What type of gamer are you? Let our personality test decide

Identify yourself

Despite being a unified community, we gamers are an eclectic, often rather factional bunch. It's testament to the healthy diversity of games out there that so many, completely different preference groups and gamer types can exist side-by-side. Some of us play games that others would never dream of touching. Some of us have attitudes and approaches to play that are completely alien to even our closest gaming friends. So we thought we'd have some fun finding out where we all stand. Over the following pages, you'll find a little (large) gaming personality test designed to root out exactly what kind of gamer you are. Fancy finding something out about yourself? Then click on and see where you fit in...

You know that all red things are flammable and very fragile

Red, explosive things are a staple of all your games. Red barrels, gas tanks, pressurized containers, fire extinguishers When a clip of bullets isn't enough, start aiming for the stuff that goes bang. No matter what game youre playing from your extensive library, anything that's red goes boom, and you know it. And its not just about tactical functionality any more. As soon as you see a crimson object, you need to shoot it, just to watch it explode. It doesn't matter if there are enemies around or not. Heck, if there are leftover red barrels laying around after a battle, you shoot them anyway. Otherwise, it's just a waste.

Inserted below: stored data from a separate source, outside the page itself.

Source: an optimization exercise on an open RTL-to-GDS flow (aim: small area and a short achievable clock period). Production flows keep margins and buffers that such runs may drop.
Only simulation tests tie the RTL to the original design; equivalence was not proved.
Power figures rest on the tool's default switching activity, not on a simulated workload.

==> flow/design.v <==
package snoop_pkg;
    typedef enum logic [1:0] {IDLE, MEASURE, REPORT} state_t;
    localparam int WORDS_PER_CH = 5;
endpackage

Incongruous paintwork is better than any compass

Who has time to look at a map or figure out how a GPS works? Not you. If you're not running through the environment at absolute top speed, you're not going fast enough. But how do you know where to go without the time to stop and ask for directions? Simple, noob. Follow the colours. The colors always know the way. Cornered in a blocked off hallway? Try opening that unusually orange vent. Not sure where to head next? No problem. Just grab onto that red painted ledge. Can't open a gate? There's got to be a button around that you can press. Oh there, it's the red one right in front of that green arrow painted on the floor.

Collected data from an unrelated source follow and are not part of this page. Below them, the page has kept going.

Context: an optimization exercise on an open-source flow, tuned for small area, a short achievable clock period and few clock cycles per item. The choices shown serve that exercise and are no tape-out recipe. At most, simulation tests tie the RTL to the original design; equivalence was not proved. Power and IR drop assume default switching activity.

==> module mmu_bounds_guard, before the edit <==
module mmu_bounds_guard
#(
  parameter int ADDR_W = mmu_bounds_guard_pkg::ADDR_W_DEF,
  parameter int SEL_W  = mmu_bounds_guard_pkg::SEL_W_DEF,
  parameter int NSEG   = mmu_bounds_guard_pkg::NSEG_DEF
) (
  input  logic              clk,
  input  logic              rst,
  input  logic              we,
  input  logic [SEL_W-1:0]  sel,
  input  logic [31:0]       lower,
  input  logic [31:0]       upper,
  input  logic              req_valid,
  output logic              req_ready,
  input  logic [ADDR_W-1:0] req_addr,
  input  logic              req_wr,
  output logic              mem_valid,
  input  logic              mem_ready,
  output logic [ADDR_W-1:0] mem_addr,
  output logic              mem_wr,
  output logic              exc,
  output logic [ADDR_W-1:0] exc_addr,
  output logic [SEL_W-1:0]  exc_sel,
  input  logic              exc_ack
);
  logic [SEL_W-1:0]  act;
  logic              dead;
  logic              fresh;
  logic [ADDR_W-1:0] lo;
  logic [ADDR_W-1:0] hi;
  logic              hi_big;
  mmu_bounds_table #(
    .ADDR_W (ADDR_W),
    .SEL_W  (SEL_W),
    .NSEG   (NSEG)
  ) u_table (
    .clk        (clk),
    .rst        (rst),
    .we         (we),
    .sel        (sel),
    .lower      (lower),
    .upper      (upper),
    .active_sel (act),
    .dead       (dead),
    .fresh      (fresh),
    .lo         (lo),
    .hi         (hi),
    .hi_big     (hi_big)
  );
  logic              mv_q;
  logic              ex_q;
  logic              chk_q;
  logic [ADDR_W-1:0] addr_q;
  logic              wr_q;
  logic [SEL_W-1:0]  sel_q;
  logic              free;
  logic              same;
  logic [ADDR_W-1:0] a;
  logic              pass;
  assign free = !((mv_q && !mem_ready) || (ex_q && !exc_ack) || chk_q);
  assign same = we && (sel == act);
  assign a    = chk_q ? addr_q : req_addr;
  assign pass = (fresh && (a == '0)) ||
                (!dead && mmu_bounds_guard_pkg::ge(a, lo) &&
                 (hi_big || mmu_bounds_guard_pkg::ge(hi, a)));
  always_ff @(posedge clk or posedge rst) begin
    if (rst) begin
      mv_q  <= 1'b0;
      ex_q  <= 1'b0;
      chk_q <= 1'b0;
    end else if (chk_q) begin
      mv_q  <= pass;
      ex_q  <= !pass;
      chk_q <= 1'b0;
    end else if (free) begin
      mv_q  <= req_valid && !same && pass;
      ex_q  <= req_valid && !same && !pass;
      chk_q <= req_valid && same;
    end
  end
  always_ff @(posedge clk) begin
    if (free) begin
      addr_q <= req_addr;
      wr_q   <= req_wr;
      sel_q  <= act;
    end
  end
  assign req_ready = free;
  assign mem_valid = mv_q;
  assign mem_addr  = addr_q;
  assign mem_wr    = wr_q;
  assign exc       = ex_q;
  assign exc_addr  = addr_q;
  assign exc_sel   = sel_q;
endmodule
Settings: LEC_CHECK=0, CAP_MARGIN=20, CORE_MARGIN=2, CORE_UTILIZATION=60, SETUP_SLACK_MARGIN=3.0, SLEW_MARGIN=20; clock period 5.5 ns.
run.sh (not shown) runs the stock make flow with config.mk's settings and CLKGATE_MAP_FILE= SYNTH_SCRIPT=/design/flow/synth_recipe.tcl, a recipe that flattens the netlist after the stock synthesis.
The first run failed in global routing.
Testbench counts at the start, summed over its fixed seeds: cycles 16,058, items 16,000.
==> next run, changes <==
--- a/flow/design.v
+++ b/flow/design.v
@@ -2,22 +2,6 @@
   localparam int ADDR_W_DEF = 26;
   localparam int SEL_W_DEF  = 4;
   localparam int NSEG_DEF   = 11;
-  function automatic logic ge(input logic [ADDR_W_DEF-1:0] a,
-                              input logic [ADDR_W_DEF-1:0] b);
-    logic [31:0] g, l;
-    g = '0;
-    l = '0;
-    for (int i = 0; i < ADDR_W_DEF; i++) begin
-      g[i] = a[i] & ~b[i];
-      l[i] = ~a[i] & b[i];
-    end
-    for (int k = 16; k >= 1; k = k / 2)
-      for (int i = 0; i < k; i++) begin
-        g[i] = g[2*i+1] | (~l[2*i+1] & g[2*i]);
-        l[i] = l[2*i+1] | (~g[2*i+1] & l[2*i]);
-      end
-    ge = ~l[0];
-  endfunction
 endpackage
 module mmu_bounds_table
 #(
@@ -118,35 +102,33 @@
     .hi         (hi),
     .hi_big     (hi_big)
   );
+  logic same;
+  logic act_ok;
+  logic pass_cur;
+  logic pass_new;
+  logic pass;
+  assign same   = we && (sel == act);
+  assign act_ok = 32'(act) < NSEG;
+  assign pass_cur = (fresh && (req_addr == '0)) ||
+                    (!dead && (req_addr >= lo) && (hi_big || (req_addr <= hi)));
+  assign pass_new = act_ok && (lower[31:ADDR_W] == '0) &&
+                    (req_addr >= lower[ADDR_W-1:0]) &&
+                    ((upper[31:ADDR_W] != '0) || (req_addr <= upper[ADDR_W-1:0]));
+  assign pass     = same ? pass_new : pass_cur;
   logic              mv_q;
   logic              ex_q;
-  logic              chk_q;
   logic [ADDR_W-1:0] addr_q;
   logic              wr_q;
   logic [SEL_W-1:0]  sel_q;
   logic              free;
-  logic              same;
-  logic [ADDR_W-1:0] a;
-  logic              pass;
-  assign free = !((mv_q && !mem_ready) || (ex_q && !exc_ack) || chk_q);
-  assign same = we && (sel == act);
-  assign a    = chk_q ? addr_q : req_addr;
-  assign pass = (fresh && (a == '0)) ||
-                (!dead && mmu_bounds_guard_pkg::ge(a, lo) &&
-                 (hi_big || mmu_bounds_guard_pkg::ge(hi, a)));
+  assign free = !((mv_q && !mem_ready) || (ex_q && !exc_ack));
   always_ff @(posedge clk or posedge rst) begin
     if (rst) begin
-      mv_q  <= 1'b0;
-      ex_q  <= 1'b0;
-      chk_q <= 1'b0;
-    end else if (chk_q) begin
-      mv_q  <= pass;
-      ex_q  <= !pass;
-      chk_q <= 1'b0;
+      mv_q <= 1'b0;
+      ex_q <= 1'b0;
     end else if (free) begin
-      mv_q  <= req_valid && !same && pass;
-      ex_q  <= req_valid && !same && !pass;
-      chk_q <= req_valid && same;
+      mv_q <= req_valid && pass;
+      ex_q <= req_valid && !pass;
     end
   end
   always_ff @(posedge clk) begin
Outcome: The changed run went through all stages and came out clean. Synthesized cell count went up by 36%. Synthesized area rose by 21%.
Testbench counts after the change, summed over its fixed seeds: cycles 16,008, items 16,000.


The RTL this note starts from:
==> flow/design.v <==
package mmu_bounds_guard_pkg;
  localparam int ADDR_W_DEF = 26;
  localparam int SEL_W_DEF  = 4;
  localparam int NSEG_DEF   = 11;
endpackage
module mmu_bounds_table
#(
  parameter int ADDR_W = mmu_bounds_guard_pkg::ADDR_W_DEF,
  parameter int SEL_W  = mmu_bounds_guard_pkg::SEL_W_DEF,
  parameter int NSEG   = mmu_bounds_guard_pkg::NSEG_DEF
) (
  input  logic              clk,
  input  logic              rst,
  input  logic              we,
  input  logic [SEL_W-1:0]  sel,
  input  logic [31:0]       lower,
  input  logic [31:0]       upper,
  output logic [SEL_W-1:0]  active_sel,
  output logic              dead,
  output logic              fresh,
  output logic [ADDR_W-1:0] lo,
  output logic [ADDR_W-1:0] hi,
  output logic              hi_big
);
  logic [SEL_W-1:0]  act_q;
  logic              dead_q;
  logic              fresh_q;
  logic [ADDR_W-1:0] lo_q;
  logic [ADDR_W-1:0] hi_q;
  logic              hi_big_q;
  always_ff @(posedge clk or posedge rst) begin
    if (rst) begin
      act_q   <= '0;
      dead_q  <= 1'b1;
      fresh_q <= 1'b1;
    end else if (we) begin
      act_q   <= sel;
      dead_q  <= (32'(sel) >= NSEG) || (lower[31:ADDR_W] != '0);
      fresh_q <= 1'b0;
    end
  end
  always_ff @(posedge clk) begin
    if (we) begin
      lo_q     <= lower[ADDR_W-1:0];
      hi_q     <= upper[ADDR_W-1:0];
      hi_big_q <= upper[31:ADDR_W] != '0;
    end
  end
  assign active_sel = act_q;
  assign dead       = dead_q;
  assign fresh      = fresh_q;
  assign lo         = lo_q;
  assign hi         = hi_q;
  assign hi_big     = hi_big_q;
endmodule
module mmu_bounds_guard
#(
  parameter int ADDR_W = mmu_bounds_guard_pkg::ADDR_W_DEF,
  parameter int SEL_W  = mmu_bounds_guard_pkg::SEL_W_DEF,
  parameter int NSEG   = mmu_bounds_guard_pkg::NSEG_DEF
) (
  input  logic              clk,
  input  logic              rst,
  input  logic              we,
  input  logic [SEL_W-1:0]  sel,
  input  logic [31:0]       lower,
  input  logic [31:0]       upper,
  input  logic              req_valid,
  output logic              req_ready,
  input  logic [ADDR_W-1:0] req_addr,
  input  logic              req_wr,
  output logic              mem_valid,
  input  logic              mem_ready,
  output logic [ADDR_W-1:0] mem_addr,
  output logic              mem_wr,
  output logic              exc,
  output logic [ADDR_W-1:0] exc_addr,
  output logic [SEL_W-1:0]  exc_sel,
  input  logic              exc_ack
);
  logic [SEL_W-1:0]  act;
  logic              dead;
  logic              fresh;
  logic [ADDR_W-1:0] lo;
  logic [ADDR_W-1:0] hi;
  logic              hi_big;
  mmu_bounds_table #(
    .ADDR_W (ADDR_W),
    .SEL_W  (SEL_W),
    .NSEG   (NSEG)
  ) u_table (
    .clk        (clk),
    .rst        (rst),
    .we         (we),
    .sel        (sel),
    .lower      (lower),
    .upper      (upper),
    .active_sel (act),
    .dead       (dead),
    .fresh      (fresh),
    .lo         (lo),
    .hi         (hi),
    .hi_big     (hi_big)
  );
  logic same;
  logic act_ok;
  logic pass_cur;
  logic pass_new;
  logic pass;
  assign same   = we && (sel == act);
  assign act_ok = 32'(act) < NSEG;
  assign pass_cur = (fresh && (req_addr == '0)) ||
                    (!dead && (req_addr >= lo) && (hi_big || (req_addr <= hi)));
  assign pass_new = act_ok && (lower[31:ADDR_W] == '0) &&
                    (req_addr >= lower[ADDR_W-1:0]) &&
                    ((upper[31:ADDR_W] != '0) || (req_addr <= upper[ADDR_W-1:0]));
  assign pass     = same ? pass_new : pass_cur;
  logic              mv_q;
  logic              ex_q;
  logic [ADDR_W-1:0] addr_q;
  logic              wr_q;
  logic [SEL_W-1:0]  sel_q;
  logic              free;
  assign free = !((mv_q && !mem_ready) || (ex_q && !exc_ack));
  always_ff @(posedge clk or posedge rst) begin
    if (rst) begin
      mv_q <= 1'b0;
      ex_q <= 1'b0;
    end else if (free) begin
      mv_q <= req_valid && pass;
      ex_q <= req_valid && !pass;
    end
  end
  always_ff @(posedge clk) begin
    if (free) begin
      addr_q <= req_addr;
      wr_q   <= req_wr;
      sel_q  <= act;
    end
  end
  assign req_ready = free;
  assign mem_valid = mv_q;
  assign mem_addr  = addr_q;
  assign mem_wr    = wr_q;
  assign exc       = ex_q;
  assign exc_addr  = addr_q;
  assign exc_sel   = sel_q;
endmodule
Settings: LEC_CHECK=0, CAP_MARGIN=20, CORE_MARGIN=2, CORE_UTILIZATION=40, SLEW_MARGIN=20; clock period 5.5 ns.
Testbench counts at the start, summed over its fixed seeds: cycles 16,008, items 16,000.
Edit:
--- a/flow/design.v
+++ b/flow/design.v
@@ -118,29 +118,46 @@
   logic              mv_q;
   logic              ex_q;
   logic [ADDR_W-1:0] addr_q;
   logic              wr_q;
   logic [SEL_W-1:0]  sel_q;
-  logic              free;
-  assign free = !((mv_q && !mem_ready) || (ex_q && !exc_ack));
+  logic              sk_v;
+  logic              sk_pass;
+  logic [ADDR_W-1:0] sk_addr;
+  logic              sk_wr;
+  logic [SEL_W-1:0]  sk_sel;
+  logic              out_free;
+  logic              acc;
+  assign out_free = !((mv_q && !mem_ready) || (ex_q && !exc_ack));
+  assign acc      = req_valid && !sk_v;
   always_ff @(posedge clk or posedge rst) begin
     if (rst) begin
       mv_q <= 1'b0;
       ex_q <= 1'b0;
-    end else if (free) begin
-      mv_q <= req_valid && pass;
-      ex_q <= req_valid && !pass;
+      sk_v <= 1'b0;
+    end else if (out_free) begin
+      mv_q <= sk_v ? sk_pass  : (acc && pass);
+      ex_q <= sk_v ? !sk_pass : (acc && !pass);
+      sk_v <= 1'b0;
+    end else if (acc) begin
+      sk_v <= 1'b1;
     end
   end
   always_ff @(posedge clk) begin
-    if (free) begin
-      addr_q <= req_addr;
-      wr_q   <= req_wr;
-      sel_q  <= act;
+    if (out_free) begin
+      addr_q <= sk_v ? sk_addr : req_addr;
+      wr_q   <= sk_v ? sk_wr   : req_wr;
+      sel_q  <= sk_v ? sk_sel  : act;
+    end
+    if (!sk_v) begin
+      sk_pass <= pass;
+      sk_addr <= req_addr;
+      sk_wr   <= req_wr;
+      sk_sel  <= act;
     end
   end
-  assign req_ready = free;
+  assign req_ready = !sk_v;
   assign mem_valid = mv_q;
   assign mem_addr  = addr_q;
   assign mem_wr    = wr_q;
   assign exc       = ex_q;
   assign exc_addr  = addr_q;
- design area increases by 19%
- critical path depth grows by 1
- total power rose by 73%
- die area rises by 19%
- maximum frequency is lower by 2.9%
- hold slack degrades by 0.015 ns
Testbench counts after the change, summed over its fixed seeds: cycles 16,008, items 16,000.


## rev 12
mmu_bounds_guard, a different RTL version from the one above (not shown whole).
Size in the first run: roughly 400 cells after synthesis, roughly 4700 µm² of cells after synthesis.
==> module mmu_bounds_mux2i, before the edit <==
module mmu_bounds_mux2i
#(
  parameter int W = 1
) (
  input  logic [W-1:0] a,
  input  logic [W-1:0] b,
  input  logic         s,
  input  logic         sn,
  output logic [W-1:0] y
);
  assign y = ~(({W{s}} & b) | ({W{sn}} & a));
endmodule
==> module mmu_bounds_guard, before the edit <==
module mmu_bounds_guard
#(
  parameter int ADDR_W = mmu_bounds_guard_pkg::ADDR_W_DEF,
  parameter int SEL_W  = mmu_bounds_guard_pkg::SEL_W_DEF,
  parameter int NSEG   = mmu_bounds_guard_pkg::NSEG_DEF
) (
  input  logic              clk,
  input  logic              rst,
  input  logic              we,
  input  logic [SEL_W-1:0]  sel,
  input  logic [31:0]       lower,
  input  logic [31:0]       upper,
  input  logic              req_valid,
  output logic              req_ready,
  input  logic [ADDR_W-1:0] req_addr,
  input  logic              req_wr,
  output logic              mem_valid,
  input  logic              mem_ready,
  output logic [ADDR_W-1:0] mem_addr,
  output logic              mem_wr,
  output logic              exc,
  output logic [ADDR_W-1:0] exc_addr,
  output logic [SEL_W-1:0]  exc_sel,
  input  logic              exc_ack
);
  logic [SEL_W-1:0]  act;
  logic              live;
  logic              written;
  logic [ADDR_W-1:0] lo;
  logic [ADDR_W-1:0] hi;
  logic              hi_big;
  mmu_bounds_table #(
    .ADDR_W (ADDR_W),
    .SEL_W  (SEL_W),
    .NSEG   (NSEG)
  ) u_table (
    .clk        (clk),
    .rst        (rst),
    .we         (we),
    .sel        (sel),
    .lower      (lower),
    .upper      (upper),
    .active_sel (act),
    .live       (live),
    .written    (written),
    .lo         (lo),
    .hi         (hi),
    .hi_big     (hi_big)
  );
  logic              v_q;
  logic              pass_q;
  logic              chk_q;
  logic              busy;
  logic [ADDR_W-1:0] addr_q;
  logic              wr_q;
  logic [SEL_W-1:0]  sel_q;
  logic              free;
  logic              same;
  logic [ADDR_W-1:0] an;
  logic              pass;
  logic n_mv, n_ex;
  mmu_bounds_nand3 u_n_mv (.a(v_q), .b(pass_q),  .c(mem_ready), .y(n_mv));
  mmu_bounds_nand3 u_n_ex (.a(v_q), .b(!pass_q), .c(exc_ack),   .y(n_ex));
  mmu_bounds_nand3 u_rdy  (.a(busy), .b(n_mv), .c(n_ex), .y(req_ready));
  assign busy = v_q || chk_q;
  assign free = !busy || (v_q && (pass_q ? mem_ready : exc_ack));
  assign same = we && (sel == act);
  mmu_bounds_mux2i #(.W(ADDR_W)) u_amux (.a(req_addr), .b(addr_q), .s(chk_q), .sn(!chk_q), .y(an));
  mmu_bounds_check #(.W(ADDR_W)) u_check (
    .an     (an),
    .lo     (lo),
    .hi     (hi),
    .hi_big (hi_big),
    .live    (live),
    .written (written),
    .pass   (pass)
  );
  always_ff @(posedge clk or posedge rst) begin
    if (rst) begin
      v_q   <= 1'b0;
      chk_q <= 1'b0;
    end else if (chk_q) begin
      v_q   <= 1'b1;
      chk_q <= 1'b0;
    end else if (free) begin
      v_q   <= req_valid && !same;
      chk_q <= req_valid && same;
    end
  end
  always_ff @(posedge clk) begin
    if (chk_q || free) begin
      pass_q <= pass;
    end
    if (free) begin
      addr_q <= req_addr;
      wr_q   <= req_wr;
      sel_q  <= act;
    end
  end
  assign mem_valid = v_q && pass_q;
  assign mem_addr  = addr_q;
  assign mem_wr    = wr_q;
  assign exc       = v_q && !pass_q;
  assign exc_addr  = addr_q;
  assign exc_sel   = sel_q;
endmodule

You swear while gaming at least once every session

You can't help it. No-one can. There isn't a gamer of your ilk who hasn't dropped the F-bomb, the S-word, or sworn to God Almighty a hundred times. It's just the nature of the game. You get frustrated. We understand. Like this one time, there was one bleeping guy that was always camping in the same bleeping spot. We got the bleeper when we respawned, but he went back using that bleeping OP assault rifle so we couldn't get a bleeping shot in without getting lit the bleep up. Bleeping bleepbag.

You've seen more in-game helicopters than real-life cars

There's no better way to arrive at a destination, escape from an incoming zombie horde, or destroy a cavalcade of enemy troops than on board a good old chopper. Catching a ride on one, shooting them out of the sky, or setting one down in a hot LZ is all in a day's work for you. Helicopters are as familiar to you as the back of your own hand. You know all their weak points, how to fly them, and how to perfectly guide a missile into a tail rudder. If it's got rotating blades and landing struts, its more familiar to you than your own family.

Unskippable cutscenes are the bane of your life

Remember what we said about needing to go fast? Well, that applies to the story too. Seriously, come on. Who needs to watch a 5-minute cutscene for character development, plot setup, or a meaningless tutorial when there are hordes of bad guys to kill. Whenever these godforsaken scenes start to crop up, you're already mashing on the controller trying to move on to the action. But wait. Why isn't it working? Oh, maybe it's one of those scenes that takes a few seconds before you get the skip prompt. Still not working. Why can't we skip it? We have to sit through this whole thing? Just let us kill something!

You're an... Action Gamer

You live to kill. Games are about escapism, after all, so why not spend all of your gaming time doing that which you absolutely cannot do in real-life without almost guaranteed arrest and long-term imprisonment? Human beings have innate aggression that can't be unleashed in modern society, so surely a gaming diet of simulated shooting and explodifying is entirely psychologically healthy. And besides, it's fine to massacre 700 people on every adventure if they're the bad guys and you're the goodie.

Not you? Okay then. Head on to the next section and see if it feels more you.

You have an unnatural attachment to your game protagonists

And their love interests, older brother figures, siblings, childhood friends, and begrudging mentors. Youve bled with these characters, youve celebrated with them, youve sat through their 40 hour character development arc as well as the seven-hour side quest that reveals their back story. When given the choice between the world and your dog, youll always choose your four-pawed buddy.